● PROBLEM REQUIREMENTS
Total the lines of the listing below that hold the word "typedef". Output nothing except that number.

● EXTRACTED DATA

**src/hw/rtl/mep_pkg.sv**
```systemverilog
// Shared constants and types of the Mandelbrot escape-time pixel block.
package mep_pkg;

  localparam int MAX_DIMENSION = 4096;
  localparam int COUNT_BITS    = 16;
  localparam int FRACTION_BITS = 28;

  localparam int PIX_BITS   = $clog2(MAX_DIMENSION);
  localparam int DIM_BITS   = PIX_BITS + 1;
  localparam int COORD_BITS = FRACTION_BITS + 4;
  localparam int MAG_BITS   = FRACTION_BITS + 1;
  localparam int PROD_BITS  = 2 * MAG_BITS;
  localparam int DVD_BITS   = PIX_BITS + 1 + FRACTION_BITS;
  localparam int DCNT_BITS  = $clog2(DVD_BITS);

  localparam int CFG_IDX_BITS  = 2;
  localparam int CFG_DATA_BITS = 16;
  localparam int IN_DATA_BITS  = 24;
  localparam int OUT_DATA_BITS = 16;

  localparam logic [DIM_BITS-1:0]   HEIGHT_RESET = DIM_BITS'(512);
  localparam logic [DIM_BITS-1:0]   WIDTH_RESET  = DIM_BITS'(512);
  localparam logic [COUNT_BITS-1:0] LIMIT_RESET  = COUNT_BITS'(256);

  localparam logic [DIM_BITS-1:0] DIM_MAX = DIM_BITS'(MAX_DIMENSION);
  localparam logic [DIM_BITS-1:0] DIM_ONE = DIM_BITS'(1);

  localparam logic [COORD_BITS-1:0] RE_OFFSET = COORD_BITS'(3) << (FRACTION_BITS - 1);
  localparam logic [COORD_BITS-1:0] IM_OFFSET = COORD_BITS'(1) << FRACTION_BITS;

  localparam logic [COORD_BITS-1:0] Q_MAX = {1'b0, {(COORD_BITS-1){1'b1}}};
  localparam logic [COORD_BITS-1:0] Q_MIN = {1'b1, {(COORD_BITS-1){1'b0}}};

  localparam logic [DCNT_BITS-1:0] DIV_LAST = DCNT_BITS'(DVD_BITS - 1);

  typedef enum logic [CFG_IDX_BITS-1:0] {
    CFG_HEIGHT   = 2'd0,
    CFG_WIDTH    = 2'd1,
    CFG_MAX_ITER = 2'd2
  } cfg_reg_e;

  typedef enum logic [2:0] {
    ST_IDLE,
    ST_DIV,
    ST_MAP,
    ST_SQR,
    ST_SQI,
    ST_MXY,
    ST_UPD,
    ST_DONE
  } state_e;

endpackage

```
**src/hw/rtl/mandelbrot_escape_pixel.sv**
```systemverilog
// Mandelbrot escape-time pixel: maps a pixel to a point and counts iterations.
// The two coordinates come from a one-bit-per-cycle divider.
// Each iteration runs through the states SQR, SQI, MXY and UPD on one shared 29 x 29 multiplier.
// One pixel at a time; the next input word can be taken in the cycle after the result loads.
// rst_ni clears control state and restores height 512, width 512, limit 256.
module mandelbrot_escape_pixel (
  input  logic                                clk_i,
  input  logic                                rst_ni,
  input  logic                                cfg_valid_i,
  output logic                                cfg_ready_o,
  input  logic [mep_pkg::CFG_IDX_BITS-1:0]    cfg_index_i,
  input  logic [mep_pkg::CFG_DATA_BITS-1:0]   cfg_data_i,
  input  logic                                s_axis_tvalid,
  output logic                                s_axis_tready,
  // pixel_row [11:0], pixel_column [23:12]
  input  logic [mep_pkg::IN_DATA_BITS-1:0]    s_axis_tdata,
  output logic                                m_axis_tvalid,
  input  logic                                m_axis_tready,
  // iteration_count [15:0]
  output logic [mep_pkg::OUT_DATA_BITS-1:0]   m_axis_tdata,
  // in_set [0]
  output logic                                m_axis_tuser
);
  import mep_pkg::*;

  state_e state_q, state_d;

  logic [DIM_BITS-1:0]   height_q, width_q;
  logic [COUNT_BITS-1:0] limit_q;

  logic [PIX_BITS-1:0]   row_q;
  logic                  sel_im_q;
  logic [DVD_BITS-1:0]   dvd_q;
  logic [DIM_BITS-1:0]   rem_q;
  logic [COORD_BITS-1:0] quo_q;
  logic                  ovf_q;
  logic [DCNT_BITS-1:0]  dcnt_q;

  logic signed [COORD_BITS-1:0] cre_q, cim_q, zr_q, zi_q;
  logic [PROD_BITS-1:0]         sr_q, si_q, pr_q;
  logic signed [COORD_BITS-2:0] x_q;
  logic                         neg_q;
  logic [COUNT_BITS-1:0]        n_q;

  logic                  m_valid_q;
  logic [COUNT_BITS-1:0] out_count_q;
  logic                  out_set_q;

  logic                  in_acc, out_free;
  logic [DIM_BITS-1:0]   height_eff, width_eff, div_d;
  logic [DIM_BITS:0]     trial;
  logic                  q_bit;
  logic [DIM_BITS-1:0]   rem_next;
  logic [COORD_BITS:0]   map_diff;
  logic [COORD_BITS-1:0] map_val;
  logic [COORD_BITS-1:0] ar, ai;
  logic                  too_big;
  logic [MAG_BITS-1:0]   mul_a, mul_b;
  logic [PROD_BITS-1:0]  prod;
  logic [PROD_BITS:0]    sq_sum;
  logic                  escaped;
  logic [COUNT_BITS-1:0] n_inc;
  logic                  at_limit;
  logic signed [PROD_BITS:0]    sq_diff, pr_signed;
  logic signed [COORD_BITS-1:0] y_val;
  logic signed [COORD_BITS:0]   re_sum, im_sum;
  logic [COORD_BITS-1:0]        re_sat, im_sat;

  function automatic logic [COORD_BITS-1:0] sat_coord(input logic [COORD_BITS:0] s);
    logic [COORD_BITS-1:0] r;
    if (s[COORD_BITS] != s[COORD_BITS-1]) begin
      r = s[COORD_BITS] ? Q_MIN : Q_MAX;
    end else begin
      r = s[COORD_BITS-1:0];
    end
    return r;
  endfunction

  function automatic logic [DIM_BITS-1:0] clamp_dim(input logic [DIM_BITS-1:0] v);
    logic [DIM_BITS-1:0] r;
    if (v == '0) begin
      r = DIM_ONE;
    end else if (v > DIM_MAX) begin
      r = DIM_MAX;
    end else begin
      r = v;
    end
    return r;
  endfunction

  assign cfg_ready_o   = 1'b1;
  assign s_axis_tready = (state_q == ST_IDLE);
  assign in_acc        = s_axis_tvalid && s_axis_tready;
  assign out_free      = !m_valid_q || m_axis_tready;

  assign m_axis_tvalid = m_valid_q;
  assign m_axis_tdata  = out_count_q;
  assign m_axis_tuser  = out_set_q;

  // Divider: restoring long division, one quotient bit per cycle.
  assign height_eff = clamp_dim(height_q);
  assign width_eff  = clamp_dim(width_q);
  assign div_d      = sel_im_q ? height_eff : width_eff;
  assign trial      = {rem_q, dvd_q[DVD_BITS-1]};
  assign q_bit      = (trial >= {1'b0, div_d});
  assign rem_next   = q_bit ? DIM_BITS'(trial - {1'b0, div_d}) : DIM_BITS'(trial);

  assign map_diff = {1'b0, quo_q} - {1'b0, (sel_im_q ? IM_OFFSET : RE_OFFSET)};
  assign map_val  = (ovf_q || (!map_diff[COORD_BITS] && map_diff[COORD_BITS-1])) ?
                    Q_MAX : map_diff[COORD_BITS-1:0];

  // Iteration datapath around the shared multiplier.
  assign ar      = zr_q[COORD_BITS-1] ? COORD_BITS'(-zr_q) : COORD_BITS'(zr_q);
  assign ai      = zi_q[COORD_BITS-1] ? COORD_BITS'(-zi_q) : COORD_BITS'(zi_q);
  assign too_big = (ar[COORD_BITS-1:MAG_BITS] != '0) || (ai[COORD_BITS-1:MAG_BITS] != '0);

  always_comb begin
    unique case (state_q)
      ST_SQR:  begin mul_a = ar[MAG_BITS-1:0]; mul_b = ar[MAG_BITS-1:0]; end
      ST_SQI:  begin mul_a = ai[MAG_BITS-1:0]; mul_b = ai[MAG_BITS-1:0]; end
      default: begin mul_a = ar[MAG_BITS-1:0]; mul_b = ai[MAG_BITS-1:0]; end
    endcase
  end

  assign prod     = mul_a * mul_b;
  assign sq_sum   = {1'b0, sr_q} + {1'b0, si_q};
  assign escaped  = sq_sum[PROD_BITS];
  assign n_inc    = n_q + COUNT_BITS'(1);
  assign at_limit = !(n_inc < limit_q);
  assign sq_diff  = $signed({1'b0, sr_q}) - $signed({1'b0, si_q});

  assign pr_signed = neg_q ? -$signed({1'b0, pr_q}) : $signed({1'b0, pr_q});
  assign y_val     = pr_signed[PROD_BITS:FRACTION_BITS-1];
  assign re_sum    = {{2{x_q[COORD_BITS-2]}}, x_q} + {cre_q[COORD_BITS-1], cre_q};
  assign im_sum    = {y_val[COORD_BITS-1], y_val} + {cim_q[COORD_BITS-1], cim_q};
  assign re_sat    = sat_coord(re_sum);
  assign im_sat    = sat_coord(im_sum);

  always_comb begin
    state_d = state_q;
    unique case (state_q)
      ST_IDLE: if (in_acc) state_d = ST_DIV;
      ST_DIV:  if (dcnt_q == DIV_LAST) state_d = ST_MAP;
      ST_MAP:  state_d = sel_im_q ? ST_SQR : ST_DIV;
      ST_SQR:  state_d = too_big ? ST_DONE : ST_SQI;
      ST_SQI:  state_d = ST_MXY;
      ST_MXY:  state_d = (escaped || at_limit) ? ST_DONE : ST_UPD;
      ST_UPD:  state_d = ST_SQR;
      ST_DONE: if (out_free) state_d = ST_IDLE;
      default: state_d = ST_IDLE;
    endcase
  end

  always_ff @(posedge clk_i or negedge rst_ni) begin
    if (!rst_ni) begin
      state_q   <= ST_IDLE;
      height_q  <= HEIGHT_RESET;
      width_q   <= WIDTH_RESET;
      limit_q   <= LIMIT_RESET;
      m_valid_q <= 1'b0;
    end else begin
      state_q <= state_d;
      if (cfg_valid_i) begin
        unique case (cfg_index_i)
          CFG_HEIGHT:   height_q <= cfg_data_i[DIM_BITS-1:0];
          CFG_WIDTH:    width_q  <= cfg_data_i[DIM_BITS-1:0];
          CFG_MAX_ITER: limit_q  <= cfg_data_i[COUNT_BITS-1:0];
          default:      ;
        endcase
      end
      if (state_q == ST_DONE && out_free) begin
        m_valid_q <= 1'b1;
      end else if (m_axis_tready) begin
        m_valid_q <= 1'b0;
      end
    end
  end

  always_ff @(posedge clk_i) begin
    unique case (state_q)
      ST_IDLE: begin
        row_q    <= s_axis_tdata[PIX_BITS-1:0];
        sel_im_q <= 1'b0;
        dvd_q    <= {s_axis_tdata[2*PIX_BITS-1:PIX_BITS], 1'b0, FRACTION_BITS'(0)};
        rem_q    <= '0;
        quo_q    <= '0;
        ovf_q    <= 1'b0;
        dcnt_q   <= '0;
      end
      ST_DIV: begin
        dvd_q  <= {dvd_q[DVD_BITS-2:0], 1'b0};
        rem_q  <= rem_next;
        quo_q  <= {quo_q[COORD_BITS-2:0], q_bit};
        ovf_q  <= ovf_q | quo_q[COORD_BITS-1];
        dcnt_q <= dcnt_q + DCNT_BITS'(1);
      end
      ST_MAP: begin
        if (sel_im_q) begin
          cim_q <= map_val;
        end else begin
          cre_q <= map_val;
        end
        sel_im_q <= 1'b1;
        dvd_q    <= {row_q, 1'b0, FRACTION_BITS'(0)};
        rem_q    <= '0;
        quo_q    <= '0;
        ovf_q    <= 1'b0;
        dcnt_q   <= '0;
        zr_q     <= '0;
        zi_q     <= '0;
        n_q      <= '0;
      end
      ST_SQR: sr_q <= prod;
      ST_SQI: si_q <= prod;
      ST_MXY: begin
        pr_q  <= prod;
        x_q   <= sq_diff[PROD_BITS:FRACTION_BITS];
        neg_q <= zr_q[COORD_BITS-1] ^ zi_q[COORD_BITS-1];
        if (!escaped) n_q <= n_inc;
      end
      ST_UPD: begin
        zr_q <= re_sat;
        zi_q <= im_sat;
      end
      ST_DONE: begin
        if (out_free) begin
          out_count_q <= n_q;
          out_set_q   <= (n_q == limit_q);
        end
      end
      default: ;
    endcase
  end

endmodule

```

● RESPONSE
2